Pour y répondre, écoutons d’abord Aristide Morgan, le narrateur omniscient du premier volet, qui, en lisant dans les pensées de Lætitia postule que «la vérité ne résidait pas dans les faits, mais bien dans la lecture qu’on en faisait» ; le second, est le prince Giancarlo Malcessati, le héros au destin tragique du deuxième volet, qui veut rompre avec la malédiction du réel par des actes comme «des mycéliums lancés dans l’aléatoire de l’existence» afin de «ne plus laisser au réel la chance de le décevoir». Édifiante conclusion que celle à laquelle ces deux personnages nous y invitent ! Pour conjurer le destin il n’y aurait donc qu’une seule solution, celle de faire de la fiction le seul espace symboliquement viable et le seul moyen capable de produire du sens là où l’existence n’arrive plus à guérir ses multiples blessures.
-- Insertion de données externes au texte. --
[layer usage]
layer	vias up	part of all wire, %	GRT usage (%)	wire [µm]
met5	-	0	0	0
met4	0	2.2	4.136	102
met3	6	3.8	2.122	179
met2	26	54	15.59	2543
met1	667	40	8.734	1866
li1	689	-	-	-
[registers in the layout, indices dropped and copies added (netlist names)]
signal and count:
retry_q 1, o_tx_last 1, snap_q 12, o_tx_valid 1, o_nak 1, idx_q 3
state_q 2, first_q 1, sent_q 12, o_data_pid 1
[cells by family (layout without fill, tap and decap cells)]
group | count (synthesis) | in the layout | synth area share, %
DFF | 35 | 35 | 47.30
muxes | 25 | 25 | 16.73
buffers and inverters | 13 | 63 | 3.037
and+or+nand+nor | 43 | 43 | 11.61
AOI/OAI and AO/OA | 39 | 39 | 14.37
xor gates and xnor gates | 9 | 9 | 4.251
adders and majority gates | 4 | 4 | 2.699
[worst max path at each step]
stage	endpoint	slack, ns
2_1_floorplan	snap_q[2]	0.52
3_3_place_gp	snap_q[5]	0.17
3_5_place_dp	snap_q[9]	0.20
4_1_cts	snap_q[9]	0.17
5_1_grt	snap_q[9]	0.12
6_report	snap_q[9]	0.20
<file path="config.mk">
export PLATFORM = sky130hd
export DESIGN_NAME = pwm_duty_capture
export DESIGN_NICKNAME = d
export VERILOG_FILES = /design/src/rtl/pwm_duty_capture.sv
export SDC_FILE = /design/constraint.sdc
export NUM_CORES = 1
export LEC_CHECK = 0
export CORE_ASPECT_RATIO = 1.25
export CORE_MARGIN = 2
export CORE_UTILIZATION = 45
export CTS_CLUSTER_SIZE = 25
export DETAILED_ROUTE_END_ITERATION = 7
export SYNTH_ARGS = -nofsm -noshare
export SYNTH_HDL_FRONTEND = slang
export SYNTH_SLANG_ARGS = --single-unit
export TNS_END_PERCENT = 1
</file>
<file path="constraint.sdc">
create_clock -name I_clk -period 4.1 [get_ports I_clk]
set_input_delay 0.41 -clock I_clk [delete_from_list [all_inputs] [get_ports I_clk]]
set_output_delay 0.41 -clock I_clk [all_outputs]
set_load 0.005 [all_outputs]
</file>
C’est une des raisons pour laquelle Vincent Engel (re)convoque Raphaël et Lætitia sur cette scène de «la forfaiture du réel», en écrivant cette fois l’histoire complète de leurs vies. Au thème de l’amour impossible, de la beauté sacrifiée sous le poids des conventions et des malédictions familiales, le romancier bruxellois rajoute une perspective plus large en tournant son regard vers le passé pour mieux comprendre ce drame et réussir à l’élever à la hauteur d’un fait romanesque. Car, si la première version était centrée sur la rencontre entre les deux jeunes amoureux au bal organisé à Berlin par les von Rüwich, les parents adoptifs de Raphaël, «Le Miroir des illusions» retourne beaucoup plus loin dans le temps jusqu’aux origines de cette tragique histoire, permettant ainsi de comprendre ses causes et ses multiples enchevêtrements. Ainsi, nous faisons connaissance avec le prince Giancarlo Malcessati et avec Alba, la fille du malheureux Girolamo Acotanto et de Doriana. En épousant Alba, la belle et bouillonnante vénitienne, la fille de Girolamo et Doriana, le prince Giancarlo Malcessati espère obtenir d’elle l’amour tant attendu pour former ce qu’il croit être le couple dont il avait autrefois rêvé. Sauf que Alba, qui ne connaissait que «la philosophie des sens et de l’instant» et dont «les plaisirs se réduisaient à ceux du corps et de la musique», se détourne rapidement du prince et finit par le tromper et vouloir le détruire, en complotant avec Wolfgang, son amant.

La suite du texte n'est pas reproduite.